* _What is required_: The reply to the records below should contain exactly the lines from the line with "output logic irq_o" through the line with "assign tclr_wr = lane0_wr(slt_pkg::CTRL_OFF)", and nothing besides.

(Dataset entries)

*** Begin section ***

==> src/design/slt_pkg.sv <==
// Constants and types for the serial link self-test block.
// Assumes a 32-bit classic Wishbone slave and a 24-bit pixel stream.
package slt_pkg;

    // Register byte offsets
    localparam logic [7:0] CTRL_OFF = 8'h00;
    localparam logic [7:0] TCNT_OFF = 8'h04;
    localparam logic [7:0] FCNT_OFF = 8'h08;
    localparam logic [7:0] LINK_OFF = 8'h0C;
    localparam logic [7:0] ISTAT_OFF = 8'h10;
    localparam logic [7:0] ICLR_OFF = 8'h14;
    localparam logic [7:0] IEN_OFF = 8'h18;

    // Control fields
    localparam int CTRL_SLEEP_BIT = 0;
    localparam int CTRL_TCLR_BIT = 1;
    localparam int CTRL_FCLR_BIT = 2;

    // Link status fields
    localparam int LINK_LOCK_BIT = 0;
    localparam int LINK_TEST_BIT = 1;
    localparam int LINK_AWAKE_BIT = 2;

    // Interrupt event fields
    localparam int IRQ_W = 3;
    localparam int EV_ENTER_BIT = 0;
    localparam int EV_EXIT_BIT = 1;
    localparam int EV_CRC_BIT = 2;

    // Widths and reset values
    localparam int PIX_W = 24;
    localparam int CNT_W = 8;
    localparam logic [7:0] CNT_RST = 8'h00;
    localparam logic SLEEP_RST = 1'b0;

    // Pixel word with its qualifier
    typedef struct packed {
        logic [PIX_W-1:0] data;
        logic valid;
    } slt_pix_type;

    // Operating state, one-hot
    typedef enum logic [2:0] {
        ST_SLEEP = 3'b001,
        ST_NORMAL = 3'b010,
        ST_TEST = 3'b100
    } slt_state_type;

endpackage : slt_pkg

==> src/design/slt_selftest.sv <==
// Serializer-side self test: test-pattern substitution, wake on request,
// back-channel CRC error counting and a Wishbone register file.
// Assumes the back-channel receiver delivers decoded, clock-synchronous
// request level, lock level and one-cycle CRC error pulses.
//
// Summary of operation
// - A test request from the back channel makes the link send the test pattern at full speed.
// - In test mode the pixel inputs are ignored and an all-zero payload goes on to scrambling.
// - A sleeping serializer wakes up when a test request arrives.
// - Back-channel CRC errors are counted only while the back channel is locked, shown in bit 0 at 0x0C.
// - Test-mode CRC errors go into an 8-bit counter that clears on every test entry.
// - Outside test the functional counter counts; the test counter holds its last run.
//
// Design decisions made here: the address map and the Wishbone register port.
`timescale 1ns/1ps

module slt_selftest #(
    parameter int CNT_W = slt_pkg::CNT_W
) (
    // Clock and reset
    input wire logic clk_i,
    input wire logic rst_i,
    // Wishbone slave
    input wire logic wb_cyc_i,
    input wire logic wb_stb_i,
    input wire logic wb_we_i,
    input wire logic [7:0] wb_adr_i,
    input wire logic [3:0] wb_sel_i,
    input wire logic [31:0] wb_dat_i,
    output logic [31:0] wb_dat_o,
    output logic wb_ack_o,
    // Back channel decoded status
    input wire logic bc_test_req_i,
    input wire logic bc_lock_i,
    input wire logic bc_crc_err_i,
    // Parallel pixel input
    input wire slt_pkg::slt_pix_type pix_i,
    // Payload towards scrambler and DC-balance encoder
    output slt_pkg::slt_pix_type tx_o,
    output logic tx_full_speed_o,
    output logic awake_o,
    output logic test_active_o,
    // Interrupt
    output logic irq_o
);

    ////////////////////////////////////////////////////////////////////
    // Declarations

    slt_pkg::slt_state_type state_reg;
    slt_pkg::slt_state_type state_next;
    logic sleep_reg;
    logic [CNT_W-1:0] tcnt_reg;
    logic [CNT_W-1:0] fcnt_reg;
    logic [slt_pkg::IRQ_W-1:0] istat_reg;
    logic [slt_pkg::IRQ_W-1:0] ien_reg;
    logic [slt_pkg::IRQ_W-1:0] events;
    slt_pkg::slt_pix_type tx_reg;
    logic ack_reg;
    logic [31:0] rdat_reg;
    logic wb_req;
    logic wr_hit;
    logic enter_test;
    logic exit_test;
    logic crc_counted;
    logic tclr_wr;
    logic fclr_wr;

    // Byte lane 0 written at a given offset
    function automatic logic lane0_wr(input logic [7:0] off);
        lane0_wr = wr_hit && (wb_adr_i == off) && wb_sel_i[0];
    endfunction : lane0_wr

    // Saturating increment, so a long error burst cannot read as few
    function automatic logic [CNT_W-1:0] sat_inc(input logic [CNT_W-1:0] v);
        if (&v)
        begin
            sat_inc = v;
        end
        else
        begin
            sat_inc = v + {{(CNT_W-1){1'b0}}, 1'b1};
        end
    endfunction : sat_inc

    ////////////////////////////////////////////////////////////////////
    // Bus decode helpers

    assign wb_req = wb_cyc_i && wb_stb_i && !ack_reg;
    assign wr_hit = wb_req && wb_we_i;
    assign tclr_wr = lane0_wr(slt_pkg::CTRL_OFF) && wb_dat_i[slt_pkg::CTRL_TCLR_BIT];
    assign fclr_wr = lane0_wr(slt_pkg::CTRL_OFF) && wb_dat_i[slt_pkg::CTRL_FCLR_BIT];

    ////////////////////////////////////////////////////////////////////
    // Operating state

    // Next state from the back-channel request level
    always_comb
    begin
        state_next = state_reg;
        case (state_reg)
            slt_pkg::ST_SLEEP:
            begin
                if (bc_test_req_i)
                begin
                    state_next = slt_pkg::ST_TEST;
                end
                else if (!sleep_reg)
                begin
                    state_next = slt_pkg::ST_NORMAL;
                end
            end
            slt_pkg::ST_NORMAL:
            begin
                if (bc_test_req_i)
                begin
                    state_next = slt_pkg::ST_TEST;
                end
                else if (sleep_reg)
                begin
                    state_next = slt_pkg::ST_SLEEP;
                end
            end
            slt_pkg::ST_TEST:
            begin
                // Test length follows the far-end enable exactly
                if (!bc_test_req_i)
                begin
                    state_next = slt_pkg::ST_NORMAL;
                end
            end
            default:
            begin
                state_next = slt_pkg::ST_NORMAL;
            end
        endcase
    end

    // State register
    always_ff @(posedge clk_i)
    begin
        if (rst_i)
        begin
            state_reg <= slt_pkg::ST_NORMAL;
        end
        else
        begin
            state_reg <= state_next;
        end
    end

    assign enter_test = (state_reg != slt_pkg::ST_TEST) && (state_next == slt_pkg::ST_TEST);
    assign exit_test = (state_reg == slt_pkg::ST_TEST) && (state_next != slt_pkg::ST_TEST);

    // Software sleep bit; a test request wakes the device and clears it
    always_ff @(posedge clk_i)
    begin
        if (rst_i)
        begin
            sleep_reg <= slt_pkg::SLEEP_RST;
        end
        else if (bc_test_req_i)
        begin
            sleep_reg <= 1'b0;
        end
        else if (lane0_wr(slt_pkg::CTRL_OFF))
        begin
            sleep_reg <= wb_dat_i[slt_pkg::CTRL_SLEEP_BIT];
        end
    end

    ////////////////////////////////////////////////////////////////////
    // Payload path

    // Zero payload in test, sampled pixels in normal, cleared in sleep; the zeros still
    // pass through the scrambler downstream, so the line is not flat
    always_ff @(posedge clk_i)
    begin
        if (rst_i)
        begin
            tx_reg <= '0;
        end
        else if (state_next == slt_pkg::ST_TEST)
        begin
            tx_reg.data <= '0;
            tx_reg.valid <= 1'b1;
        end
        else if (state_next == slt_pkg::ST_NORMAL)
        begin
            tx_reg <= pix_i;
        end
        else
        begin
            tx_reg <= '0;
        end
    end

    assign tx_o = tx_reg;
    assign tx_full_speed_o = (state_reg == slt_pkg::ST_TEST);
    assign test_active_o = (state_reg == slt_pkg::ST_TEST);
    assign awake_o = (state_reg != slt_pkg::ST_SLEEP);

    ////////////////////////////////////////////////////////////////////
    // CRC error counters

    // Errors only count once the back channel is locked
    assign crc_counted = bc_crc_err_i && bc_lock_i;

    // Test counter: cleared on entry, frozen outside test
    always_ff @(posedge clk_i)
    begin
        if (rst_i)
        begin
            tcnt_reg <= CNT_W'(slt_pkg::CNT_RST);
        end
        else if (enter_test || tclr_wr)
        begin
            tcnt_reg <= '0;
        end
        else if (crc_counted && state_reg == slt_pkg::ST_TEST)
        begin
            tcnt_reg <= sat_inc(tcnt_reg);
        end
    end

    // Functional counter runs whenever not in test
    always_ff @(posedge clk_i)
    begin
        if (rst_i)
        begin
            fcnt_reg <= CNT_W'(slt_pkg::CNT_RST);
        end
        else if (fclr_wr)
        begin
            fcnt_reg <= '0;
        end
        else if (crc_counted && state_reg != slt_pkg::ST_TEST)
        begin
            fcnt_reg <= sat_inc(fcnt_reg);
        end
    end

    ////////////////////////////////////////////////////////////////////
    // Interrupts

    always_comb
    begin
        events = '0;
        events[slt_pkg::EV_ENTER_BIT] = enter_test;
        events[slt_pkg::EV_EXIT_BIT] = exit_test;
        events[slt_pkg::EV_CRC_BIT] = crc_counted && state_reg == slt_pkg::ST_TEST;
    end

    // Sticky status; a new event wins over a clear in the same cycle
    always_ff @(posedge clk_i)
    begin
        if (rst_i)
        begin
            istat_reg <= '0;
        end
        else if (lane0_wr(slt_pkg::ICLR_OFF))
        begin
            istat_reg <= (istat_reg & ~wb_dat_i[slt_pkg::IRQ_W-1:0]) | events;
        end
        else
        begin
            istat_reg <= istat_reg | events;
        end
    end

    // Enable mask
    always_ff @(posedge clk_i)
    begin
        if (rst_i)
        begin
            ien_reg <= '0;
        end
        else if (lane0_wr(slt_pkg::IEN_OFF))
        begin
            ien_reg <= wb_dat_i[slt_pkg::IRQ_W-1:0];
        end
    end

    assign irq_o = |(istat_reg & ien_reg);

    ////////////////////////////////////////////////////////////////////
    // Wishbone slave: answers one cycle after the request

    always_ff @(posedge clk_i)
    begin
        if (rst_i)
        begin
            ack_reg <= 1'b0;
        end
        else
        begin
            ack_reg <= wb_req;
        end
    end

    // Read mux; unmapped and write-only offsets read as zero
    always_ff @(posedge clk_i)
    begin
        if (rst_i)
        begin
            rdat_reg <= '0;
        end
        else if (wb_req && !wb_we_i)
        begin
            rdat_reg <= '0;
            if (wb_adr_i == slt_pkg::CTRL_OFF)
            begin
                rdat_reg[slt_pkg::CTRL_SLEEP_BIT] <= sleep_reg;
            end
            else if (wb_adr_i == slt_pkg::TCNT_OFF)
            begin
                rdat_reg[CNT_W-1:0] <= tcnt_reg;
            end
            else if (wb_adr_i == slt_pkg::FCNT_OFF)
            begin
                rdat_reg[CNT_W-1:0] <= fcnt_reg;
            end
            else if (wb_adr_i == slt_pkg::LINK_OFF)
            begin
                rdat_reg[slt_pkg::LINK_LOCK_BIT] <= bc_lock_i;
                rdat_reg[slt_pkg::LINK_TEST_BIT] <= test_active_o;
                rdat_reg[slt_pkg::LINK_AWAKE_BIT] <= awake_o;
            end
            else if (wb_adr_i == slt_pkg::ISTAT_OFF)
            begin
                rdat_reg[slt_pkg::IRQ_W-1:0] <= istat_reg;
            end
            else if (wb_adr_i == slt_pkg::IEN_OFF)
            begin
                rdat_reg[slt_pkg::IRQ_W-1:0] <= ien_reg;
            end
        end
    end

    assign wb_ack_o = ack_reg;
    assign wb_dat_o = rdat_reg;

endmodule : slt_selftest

*** End section ***

* _Result of the exercise_:
    output logic irq_o
);

    ////////////////////////////////////////////////////////////////////
    // Declarations

    slt_pkg::slt_state_type state_reg;
    slt_pkg::slt_state_type state_next;
    logic sleep_reg;
    logic [CNT_W-1:0] tcnt_reg;
    logic [CNT_W-1:0] fcnt_reg;
    logic [slt_pkg::IRQ_W-1:0] istat_reg;
    logic [slt_pkg::IRQ_W-1:0] ien_reg;
    logic [slt_pkg::IRQ_W-1:0] events;
    slt_pkg::slt_pix_type tx_reg;
    logic ack_reg;
    logic [31:0] rdat_reg;
    logic wb_req;
    logic wr_hit;
    logic enter_test;
    logic exit_test;
    logic crc_counted;
    logic tclr_wr;
    logic fclr_wr;

    // Byte lane 0 written at a given offset
    function automatic logic lane0_wr(input logic [7:0] off);
        lane0_wr = wr_hit && (wb_adr_i == off) && wb_sel_i[0];
    endfunction : lane0_wr

    // Saturating increment, so a long error burst cannot read as few
    function automatic logic [CNT_W-1:0] sat_inc(input logic [CNT_W-1:0] v);
        if (&v)
        begin
            sat_inc = v;
        end
        else
        begin
            sat_inc = v + {{(CNT_W-1){1'b0}}, 1'b1};
        end
    endfunction : sat_inc

    ////////////////////////////////////////////////////////////////////
    // Bus decode helpers

    assign wb_req = wb_cyc_i && wb_stb_i && !ack_reg;
    assign wr_hit = wb_req && wb_we_i;
    assign tclr_wr = lane0_wr(slt_pkg::CTRL_OFF) && wb_dat_i[slt_pkg::CTRL_TCLR_BIT];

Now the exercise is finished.